On the Entropy Calibration of Language Models

We study the problem of entropy calibration, which asks whether a language model's entropy over generations matches its log loss on human text. Past work found that models are miscalibrated, with entropy per step increasing as generations grow longer, due to error accumulation. To calibrate the model and improve text quality, it has become standard practice to truncate the distribution, but this approach reduces output diversity, which we would like to avoid. Therefore, in this paper, we ask: does miscalibration improve automatically with scale, and if not, is it theoretically possible to calibrate without tradeoffs? To build intuition, we first study a simplified theoretical setting to characterize the scaling behavior of miscalibration with respect to dataset size. We find that the rate of scaling depends on the power law exponent of the data distribution -- in particular, for a power law exponent close to 1, the scaling exponent is close to 0, meaning that miscalibration improves very slowly with scale. Next, we measure miscalibration empirically in language models ranging from 0.5B to 70B parameters. We find that the observed scaling behavior is similar to what is predicted theoretically: our fitted scaling exponents for text are close to 0, meaning that larger models accumulate error at a similar rate as smaller ones. This scaling (or, lack thereof) provides one explanation for why we sample from larger models with similar amounts of truncation as smaller models, even though the larger models are of higher quality. However, truncation is not a satisfying solution because it comes at the cost of increased log loss. In theory, is it even possible to reduce entropy while preserving log loss? We prove that it is possible, if we assume access to a black box which can fit models to predict the future entropy of text.

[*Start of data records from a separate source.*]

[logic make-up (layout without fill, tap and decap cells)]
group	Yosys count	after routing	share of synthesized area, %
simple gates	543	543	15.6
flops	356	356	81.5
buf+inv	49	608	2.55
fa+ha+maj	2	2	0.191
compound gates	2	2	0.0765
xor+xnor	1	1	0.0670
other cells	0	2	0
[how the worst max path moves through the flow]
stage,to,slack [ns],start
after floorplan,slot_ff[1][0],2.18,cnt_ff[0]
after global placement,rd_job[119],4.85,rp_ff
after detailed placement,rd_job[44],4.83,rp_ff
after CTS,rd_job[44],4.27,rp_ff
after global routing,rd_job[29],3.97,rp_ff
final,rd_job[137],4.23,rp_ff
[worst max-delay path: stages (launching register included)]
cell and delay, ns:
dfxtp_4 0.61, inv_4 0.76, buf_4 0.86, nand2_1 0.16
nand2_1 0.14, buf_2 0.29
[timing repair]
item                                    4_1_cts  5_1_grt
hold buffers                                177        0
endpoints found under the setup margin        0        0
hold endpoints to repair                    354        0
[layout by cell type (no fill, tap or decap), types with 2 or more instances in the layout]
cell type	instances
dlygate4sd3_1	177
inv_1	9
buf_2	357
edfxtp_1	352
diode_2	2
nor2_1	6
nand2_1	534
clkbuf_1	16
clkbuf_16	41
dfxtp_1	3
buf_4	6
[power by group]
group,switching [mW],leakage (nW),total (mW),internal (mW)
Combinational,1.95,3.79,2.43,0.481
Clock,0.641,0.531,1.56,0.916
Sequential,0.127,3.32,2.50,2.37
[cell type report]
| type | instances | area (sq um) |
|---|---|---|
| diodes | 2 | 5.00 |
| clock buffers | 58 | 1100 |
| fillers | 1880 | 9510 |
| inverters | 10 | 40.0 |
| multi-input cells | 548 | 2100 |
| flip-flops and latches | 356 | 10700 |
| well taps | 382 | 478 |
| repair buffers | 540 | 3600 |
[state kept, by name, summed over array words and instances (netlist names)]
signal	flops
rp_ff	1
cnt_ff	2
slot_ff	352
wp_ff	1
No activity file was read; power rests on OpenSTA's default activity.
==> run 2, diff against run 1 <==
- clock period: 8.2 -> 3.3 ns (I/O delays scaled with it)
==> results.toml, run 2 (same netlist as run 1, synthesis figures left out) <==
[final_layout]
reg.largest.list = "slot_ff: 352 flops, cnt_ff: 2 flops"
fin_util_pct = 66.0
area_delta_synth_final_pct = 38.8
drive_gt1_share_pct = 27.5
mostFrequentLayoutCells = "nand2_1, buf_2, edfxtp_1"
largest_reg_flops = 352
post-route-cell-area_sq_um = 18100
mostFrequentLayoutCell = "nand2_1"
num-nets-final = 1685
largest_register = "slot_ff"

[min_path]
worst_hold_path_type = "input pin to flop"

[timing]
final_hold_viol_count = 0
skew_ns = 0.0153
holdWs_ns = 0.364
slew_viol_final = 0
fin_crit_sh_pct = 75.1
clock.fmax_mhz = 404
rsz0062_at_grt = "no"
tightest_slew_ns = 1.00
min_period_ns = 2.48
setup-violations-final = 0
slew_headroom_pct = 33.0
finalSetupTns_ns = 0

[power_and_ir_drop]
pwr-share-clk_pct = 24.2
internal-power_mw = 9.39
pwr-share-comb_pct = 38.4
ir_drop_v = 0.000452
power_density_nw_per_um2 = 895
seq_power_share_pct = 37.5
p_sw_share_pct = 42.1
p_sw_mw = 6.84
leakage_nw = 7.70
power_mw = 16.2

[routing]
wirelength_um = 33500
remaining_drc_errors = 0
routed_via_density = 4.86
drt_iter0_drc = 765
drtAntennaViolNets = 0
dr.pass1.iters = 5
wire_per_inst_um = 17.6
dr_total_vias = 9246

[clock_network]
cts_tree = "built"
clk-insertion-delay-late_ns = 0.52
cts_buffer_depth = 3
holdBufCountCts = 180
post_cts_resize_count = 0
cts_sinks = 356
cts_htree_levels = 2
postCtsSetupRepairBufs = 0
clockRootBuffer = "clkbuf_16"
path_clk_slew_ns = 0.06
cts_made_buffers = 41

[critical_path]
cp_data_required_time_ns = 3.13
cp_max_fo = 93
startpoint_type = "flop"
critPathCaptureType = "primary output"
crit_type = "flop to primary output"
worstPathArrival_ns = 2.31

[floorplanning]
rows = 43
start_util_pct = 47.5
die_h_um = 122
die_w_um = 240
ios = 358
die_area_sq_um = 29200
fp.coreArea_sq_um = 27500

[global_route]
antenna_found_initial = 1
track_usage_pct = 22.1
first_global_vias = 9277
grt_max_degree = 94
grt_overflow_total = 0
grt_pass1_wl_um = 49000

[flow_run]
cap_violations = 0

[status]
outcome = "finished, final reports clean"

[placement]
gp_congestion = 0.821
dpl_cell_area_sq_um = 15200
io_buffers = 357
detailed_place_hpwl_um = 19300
==> config.mk <==
export PLATFORM = sky130hd
export DESIGN_NAME = polygon_point_containment_unit
export DESIGN_NICKNAME = d
export VERILOG_FILES = /design/src/rtl/ppc_pkg.sv /design/src/rtl/ppc_cell.sv /design/src/rtl/ppc_edge.sv /design/src/rtl/polygon_point_containment_unit.sv
export VERILOG_INCLUDE_DIRS = /design/src /design/src/rtl
export SDC_FILE = /design/constraint.sdc
export NUM_CORES = 2
export LEC_CHECK = 0
export BUFFER_PORTS_ARGS = -buffer_cell sky130_fd_sc_hd__buf_2
export CAP_MARGIN = 10
export CORE_MARGIN = 2
export CORE_UTILIZATION = 25
export CTS_BUF_LIST = sky130_fd_sc_hd__clkbuf_4
export DETAILED_ROUTE_END_ITERATION = 10
export GPL_TIMING_DRIVEN = 0
export SYNTH_ARGS = -nofsm -noshare
export SYNTH_HDL_FRONTEND = slang
export SYNTH_HIERARCHICAL = 1
export SYNTH_SLANG_ARGS = --single-unit
export TNS_END_PERCENT = 30
==> constraint.sdc <==
create_clock -name i_clk -period 8.3 [get_ports i_clk]
set_input_delay 1.245 -clock i_clk [delete_from_list [all_inputs] [get_ports i_clk]]
set_output_delay 1.245 -clock i_clk [all_outputs]
set_load 0.05 [all_outputs]
===== src/hdl/tsd_ram.sv =====
`timescale 1ns / 1ps
`default_nettype none

module tsd_ram #(
  parameter int WIDTH = 8,
  parameter int DEPTH = 16
) (
  input  wire logic                     clk,
  input  wire logic                     we,
  input  wire logic [$clog2(DEPTH)-1:0] waddr,
  input  wire logic [WIDTH-1:0]         wdata,
  input  wire logic [$clog2(DEPTH)-1:0] raddr,
  output logic      [WIDTH-1:0]         rdata
);

  logic [WIDTH-1:0] mem [DEPTH];

  // Write port and registered read port
  always_ff @(posedge clk) begin
    if (we) begin
      mem[waddr] <= wdata;
    end
    rdata <= mem[raddr];
  end

endmodule

`default_nettype wire


===== config.mk =====
export PLATFORM = sky130hd
export DESIGN_NAME = tsd_ram
export DESIGN_NICKNAME = d
export VERILOG_FILES = /design/src/hdl/tsd_ram.sv
export SDC_FILE = /design/constraint.sdc
export NUM_CORES = 1
export LEC_CHECK = 0
export BUFFER_PORTS_ARGS = -buffer_cell sky130_fd_sc_hd__buf_2
export CAP_MARGIN = 20
export CELL_PAD_IN_SITES_DETAIL_PLACEMENT = 1
export CELL_PAD_IN_SITES_GLOBAL_PLACEMENT = 1
export CORE_AREA = 4 4 94 118
export DETAILED_ROUTE_END_ITERATION = 10
export DIE_AREA = 0 0 98 122
export HOLD_SLACK_MARGIN = 0.12
export PLACE_DENSITY_LB_ADDON = 0.25
export SYNTH_ARGS = -nofsm -noshare
export SYNTH_HDL_FRONTEND = slang
export SYNTH_SLANG_ARGS = --single-unit

===== constraint.sdc =====
create_clock -name clk -period 1.8 [get_ports clk]
set_input_delay 0.18 -clock clk [delete_from_list [all_inputs] [get_ports clk]]
set_output_delay 0.18 -clock clk [all_outputs]
set_load 0.05 [all_outputs]

==> qor.yml <==
placed_area_sq_mm: 0.00553
worst_clock_skew_ps: 10.5
grt_pass1_vias: 2720
drtIter0Drc: 217
vias: 2457
fmax_mhz: 688
pin_count: 26
place_congestion: 0.738
layout_commonest_cell: "edfxtp_1"
drive_above_1_share_pct: 32.3
worstPathMaxFanout: 1
start_util_pct: 51.5
grt_pass1_wl_mm: 16.9
worstHoldStart: "wdata[5]"
syn_to_final_growth_pct: 20.0
p_sw_uw: 1550
grt_overflow: 0
drc_errors: 0
p_per_area_mw_per_mm2: 1250
syn_area_per_cell_sq_um: 22.5
p_leak_uw: 0.00212
min_path_type: "in -> reg"
rows: 41
swShare_pct: 20.1
worstPathArrival_ps: 1740
relSlewSlack_pct: 71.9
viasPerCell: 5.77
n_antenna_cell: 0
synthesis.nets: 247
worst_slack_ps: 347
ys_seq_elements: 136
place_inst: 394
die_area_sq_mm: 0.0120
cap_violations: 0
seq_area_frac_synth_pct: 77.8
post_cts_resized: 0
wl_per_cell_um: 25.9
numCtsBuffers: 17
antenna_found_initial: 0
ir_worst_vdd_mv: 0.584
dp_slack_ps: -25.4
fin_crit_sh_pct: 80.7
power_frac_comb_pct: 5.2
cts_hold_buf: 0
max_stage_delay_ps: 540
status: "completed"
yosysTopAreaCell: "edfxtp_1"
drt-pass1-iter-count: 4
port-buffer-count: 25
clockBufferDepth: 2
crit_path_top_delay_cell: "mux4_1"
setup_violations: 0
ant_nets: 0
synth_top_area_share_pct: 74.7
start_kind: "flop"
cp-end-kind: "flop"
netlist_area_sq_mm: 0.00515
fin_area_sq_mm: 0.00617
cts_tree: "done"
cts_setup_buffers: 0
grt_max_degree: 33
internal_power_uw: 6170
root_buffer: "clkbuf_16"
cts.sinks: 136
yosysWarnings: 0
synthDistinctLibCells: 19
dp_hpwl_mm: 6.67
rsz0062_at_grt: "no"
crit_type: "reg -> reg"
slew_viol_final: 0
die_w_um: 98
synth_area_leaders: "edfxtp_1 75%, mux4_2 7.9%, mux4_1 7.1%"
grt_usage_pct: 20.4
core_sq_mm: 0.0100
hold_violations: 0
worst_ep_required_time_ps: 2090
clk_latency_ps: 410
stdcell_count: 426
fin_nets: 302
power_frac_clock_pct: 48.6
htree_num_levels: 4
r2r_start: "mem[5][0]"
final_cell_mix: "128 x edfxtp_1, 25 x buf_2, 19 x buf_4"
clkTransAtPathRegs_ps: 60
syn_inst: 229
startpoint: "mem[5][0]"
wl_mm: 11.0
die_h_um: 122
tightest_slew_ps: 421
seq_power_share_pct: 46.2
timing.hold.ws_ps: 166
cp_cell_sequence: "mux4_1 > a22oi_1 > nand2_1"
p_total_uw: 7730
finalCriticalPeriod_ps: 1450
[cell usage after synthesis]
| master | n |
|---|---|
| mux4_1 | 14 |
| and2_1 | 1 |
| and2b_1 | 1 |
| edfxtp_1 | 128 |
| a22oi_1 | 16 |
| nand3b_1 | 2 |
| clkdlybuf4s25_2 | 3 |
| nor3_1 | 4 |
| nand3_1 | 1 |
| buf_2 | 3 |
| mux4_2 | 18 |
| nand2b_1 | 2 |
| nor2b_1 | 1 |
| dfxtp_1 | 8 |
| buf_6 | 3 |
| nand2_1 | 9 |
| buf_4 | 1 |
| nor2_1 | 13 |
| or3b_2 | 1 |
[through the flow]
stage	setup TNS [ps]	util [%]
2_1_floorplan	0	-
3_5_place_dp	-25.4	55.3
6_report	0	61.7
4_1_cts	0	61.7
3_3_place_gp	-21.0	55.3
5_1_grt	0	61.7
[cells by family after synthesis]
group,Yosys count,share of synthesized area (%)
muxes,32,15.0
buffers and inverters,10,1.68
and+or+nand+nor,35,3.18
DFF,136,77.8
AOI/OAI and AO/OA,16,2.33
[worst max-delay path: cells and delay by family (launching register included)]
family,cells,cell delay (ps)
AND/OR/NAND/NOR,1,90
flip-flops,1,370
multiplexers,1,540
AO/OA/AOI/OAI,1,330
[cell type report]
| class | count | area [sq um] |
|---|---|---|
| Clock buffer | 19 | 443 |
| Clock inverter | 13 | 201 |
| Fill cell | 868 | 3830 |
| Multi-Input combinational cell | 83 | 1060 |
| Sequential cell | 136 | 4000 |
| Tap cell | 129 | 161 |
| Timing Repair Buffer | 46 | 308 |
[state kept, by name, indices dropped and copies added, names as in the netlist]
name and cells:
rdata 8, mem 128
[final timing paths]
kind / slack, ps / depth (start not counted) / end
worst max-delay path: 350 / 3 / rdata[0]
worst max register to register: 350 / 3 / rdata[0]
worst min-delay path: 170 / 1 / mem[14][5]
worst min register to register: 660 / 3 / rdata[2]
[power groups by stage]
stage / sequential (uW) / clock, uW / combinational [uW]
after global routing: 3570 / 3970 / 434
after global placement: 3630 / 0 / 397
final: 3570 / 3750 / 405
after CTS: 3570 / 3820 / 414
after floorplan: 3700 / 0 / 180
after detailed placement: 3630 / 0 / 410
[layer usage]
layer / wire length, um / global-route usage, %
met5: 0 / 0
met4: 205 / 8.31
met3: 578 / 6.13
met2: 5860 / 34.0
met1: 4390 / 25.0
No activity file was read; power rests on OpenSTA's default activity.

翻译：本文研究熵校准问题，即探究语言模型在生成文本时的熵是否与其在人类文本上的对数损失相匹配。已有研究发现模型存在校准偏差，由于误差累积效应，随着生成文本长度的增加，每一步的熵会持续上升。为校准模型并提升文本质量，截断概率分布已成为标准实践方法，但这种方法会降低输出多样性，而这是我们希望避免的。因此，本文提出两个核心问题：校准偏差是否会随模型规模扩大而自动改善？若不能，理论上是否存在无需权衡的校准方法？为建立理论直觉，我们首先在简化理论框架下研究校准偏差随数据集规模的标度行为。研究发现，标度速率取决于数据分布幂律指数的特性——当幂律指数接近1时，标度指数趋近于0，这意味着校准偏差随规模扩大的改善极为缓慢。随后，我们对参数量从0.5B到70B的语言模型进行了实证校准偏差测量。观测到的标度行为与理论预测高度吻合：文本数据的拟合标度指数接近0，表明大模型与小模型具有相似的误差累积速率。这种标度特性（或缺乏标度性）解释了为何我们对大模型采样时仍需采用与小模型相近的截断量，尽管大模型本身具有更优的生成质量。然而截断法并非理想解决方案，因其会导致对数损失增加。从理论层面探讨：在保持对数损失不变的前提下降低熵是否可能？我们证明，若假设存在能够预测文本未来熵的黑盒模型拟合器，则该目标在理论上是可实现的。